Отдельно, кстати, стоит упомянуть другой вид символожцев – «ударенных жизнью» (поскольку они являются, увы, главным источником сведений о реальности для других символожцев). Речь идёт о книжных детях, единожды крепко побитых ключом и отпущенных с незаживающей психологической травмой. Классическим примером последних являются типы, не зажившие после армейской повинности (там их били), отработавшие год охранниками (там они увидели, как мерзки бомжи и алкоголики) или однажды кинутые партнёром по бизнесу. Их жизненный опыт подобен опыту вылизанного до десятой цифры после запятой утончённого клубного фрика, однажды прямо в смелом костюме брошенного в метрополитен в час пик. Взъерошенный фрик с поломанными перьями и помятыми боками, разумеется, выберется на поверхность и напишет автобиографическую книгу – но считать его роман «Метро 2012. Я был на этой войне. Воспоминания ветерана битвы при эскалаторе на Киевской» за документалистику могут только другие символожцы, в метро не ездящие.

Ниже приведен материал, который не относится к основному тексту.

[config.mk]
export PLATFORM = sky130hd
export DESIGN_NAME = ref_fault_override_irq_clear
export DESIGN_NICKNAME = d
export VERILOG_FILES = /design/src/refctl_pkg.sv /design/src/ref_fault_override_irq_clear.sv
export SDC_FILE = /design/constraint.sdc
export NUM_CORES = 1
export LEC_CHECK = 0
export BUFFER_PORTS_ARGS = -buffer_cell sky130_fd_sc_hd__buf_2
export CORE_AREA = 2 2 72 74
export CTS_CLUSTER_SIZE = 25
export DETAILED_ROUTE_END_ITERATION = 10
export DIE_AREA = 0 0 74 76
export HOLD_SLACK_MARGIN = 0.02
export PLACE_DENSITY = 0.75
export RECOVER_POWER = 25
export SLEW_MARGIN = 20
export SYNTH_ARGS = -nofsm -noshare
export SYNTH_HDL_FRONTEND = slang
export SYNTH_SLANG_ARGS = --single-unit
[constraint.sdc]
create_clock -name I_CLK -period 1.8 [get_ports I_CLK]
set_input_delay 0.18 -clock I_CLK [delete_from_list [all_inputs] [get_ports I_CLK]]
set_output_delay 0.18 -clock I_CLK [all_outputs]
set_load 0.03 [all_outputs]
[src/refctl_pkg.sv]
// Constants shared by the reference fault and interrupt clear block
package refctl_pkg;

	// Bus and field widths
	localparam int ADDR_W = 12;
	localparam int DATA_W = 8;
	localparam int NUM_REF = 4;
	localparam int NUM_LOOP = 4;

	// Register offsets
	localparam logic [11:0] OFS_REF_TIMEOUT = 12'ha02;
	localparam logic [11:0] OFS_FORCE_FAULT = 12'ha03;
	localparam logic [11:0] OFS_MON_BYPASS = 12'ha04;
	localparam logic [11:0] OFS_GROUP_CLR = 12'ha05;
	localparam logic [11:0] OFS_SYSTEM_CLOCK_SYNTH_CLR = 12'ha06;
	localparam logic [11:0] OFS_SYSTEM_CLOCK_SYNTH_STATUS = 12'hd30;
	localparam logic [11:0] OFS_SYSTEM_CLOCK_SYNTH_MASK = 12'hd31;

	// Group clear bit positions
	localparam int GRP_ALL_BIT = 0;
	localparam int GRP_COMMON_BIT = 1;
	localparam int GRP_LOOP_LSB = 2;
	localparam int GRP_WDOG_BIT = 7;

	// System clock event bit positions
	localparam int SC_UNLOCK_BIT = 7;
	localparam int SC_STABLE_BIT = 6;
	localparam int SC_LOCK_BIT = 5;
	localparam int SC_CAL_END_BIT = 4;
	localparam int SC_CAL_START_BIT = 3;
	localparam int SC_WDOG_BIT = 2;

	// Implemented bits; the rest are reserved and read zero
	localparam logic [7:0] SYSTEM_CLOCK_SYNTH_VALID = 8'hfc;
	localparam logic [7:0] GROUP_VALID = 8'hbf;

	// Values after reset
	localparam logic [3:0] FORCE_FAULT_RST = 4'h0;
	localparam logic [3:0] MON_BYPASS_RST = 4'h0;
	localparam logic [7:0] STATUS_RST = 8'h00;
	localparam logic [7:0] MASK_RST = 8'h00;
	localparam logic [7:0] RDATA_RST = 8'h00;

endpackage
**config.mk**
```make
export PLATFORM = sky130hd
export DESIGN_NAME = watchdog_interval_timer
export DESIGN_NICKNAME = d
export VERILOG_FILES = /design/src/inc/watchdog_pkg.sv /design/src/hw/watchdog_interval_timer.sv /design/src/hw/watchdog_prescaler.sv
export SDC_FILE = /design/constraint.sdc
export NUM_CORES = 1
export LEC_CHECK = 0
export ABC_AREA = 1
export CAP_MARGIN = 20
export CORE_MARGIN = 2
export CORE_UTILIZATION = 64
export CTS_CLUSTER_SIZE = 40
export DETAILED_ROUTE_END_ITERATION = 7
export DONT_BUFFER_PORTS = 1
export GPL_ROUTABILITY_DRIVEN = 0
export PLACE_DENSITY = 0.77
export SYNTH_ARGS = -nofsm -noshare
export SYNTH_HDL_FRONTEND = slang
export SYNTH_SLANG_ARGS = --single-unit
```
**constraint.sdc**
```tcl
create_clock -name i_sys_clk -period 1.8 [get_ports i_sys_clk]
set_input_delay 0.36 -clock i_sys_clk [delete_from_list [all_inputs] [get_ports i_sys_clk]]
set_output_delay 0.36 -clock i_sys_clk [all_outputs]
set_load 0.01 [all_outputs]
```
<file path="config.mk">
export PLATFORM = sky130hd
export DESIGN_NAME = fmsp_top
export DESIGN_NICKNAME = d
export VERILOG_FILES = /design/src/fmsp_pkg.sv /design/src/fmsp_top.sv /design/src/fmsp_tx.sv /design/src/fmsp_rx.sv
export VERILOG_INCLUDE_DIRS = /design/src
export SDC_FILE = /design/constraint.sdc
export NUM_CORES = 1
export LEC_CHECK = 0
export ABC_AREA = 1
export BUFFER_PORTS_ARGS = -buffer_cell sky130_fd_sc_hd__buf_2
export CAP_MARGIN = 5
export CORE_MARGIN = 2
export CORE_UTILIZATION = 25
export CTS_CLUSTER_DIAMETER = 60
export CTS_CLUSTER_SIZE = 10
export DETAILED_ROUTE_END_ITERATION = 7
export GPL_ROUTABILITY_DRIVEN = 0
export SLEW_MARGIN = 10
export SYNTH_ARGS = -nofsm -noshare
export SYNTH_HDL_FRONTEND = slang
export SYNTH_SLANG_ARGS = --single-unit
</file>
<file path="constraint.sdc">
create_clock -name clk_i -period 5.4 [get_ports clk_i]
set_input_delay 0.81 -clock clk_i [delete_from_list [all_inputs] [get_ports clk_i]]
set_output_delay 0.81 -clock clk_i [all_outputs]
set_load 0.005 [all_outputs]
</file>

...К сказанному остаётся добавить, что всякая застоявшаяся общественная система, элиты которой всячески укрепляют свою преемственность и налаживают между собой диалог, забив на беззащитное большинство – рано или поздно, зачастую уже в первом поколении, превращается в символократию. Как следствие – символожцы во власти принимаются плясать с бубном там, где нужно проводить осушение болот, и совершать знаковые жесты там, где нужно массово сажать.
Кончается это всё плохо: жизнь не может больше удерживать на себе покосившееся под гнётом перьев и амулетов общественное здание – и снова со вздохом заносит над головой тяжёлый ключ.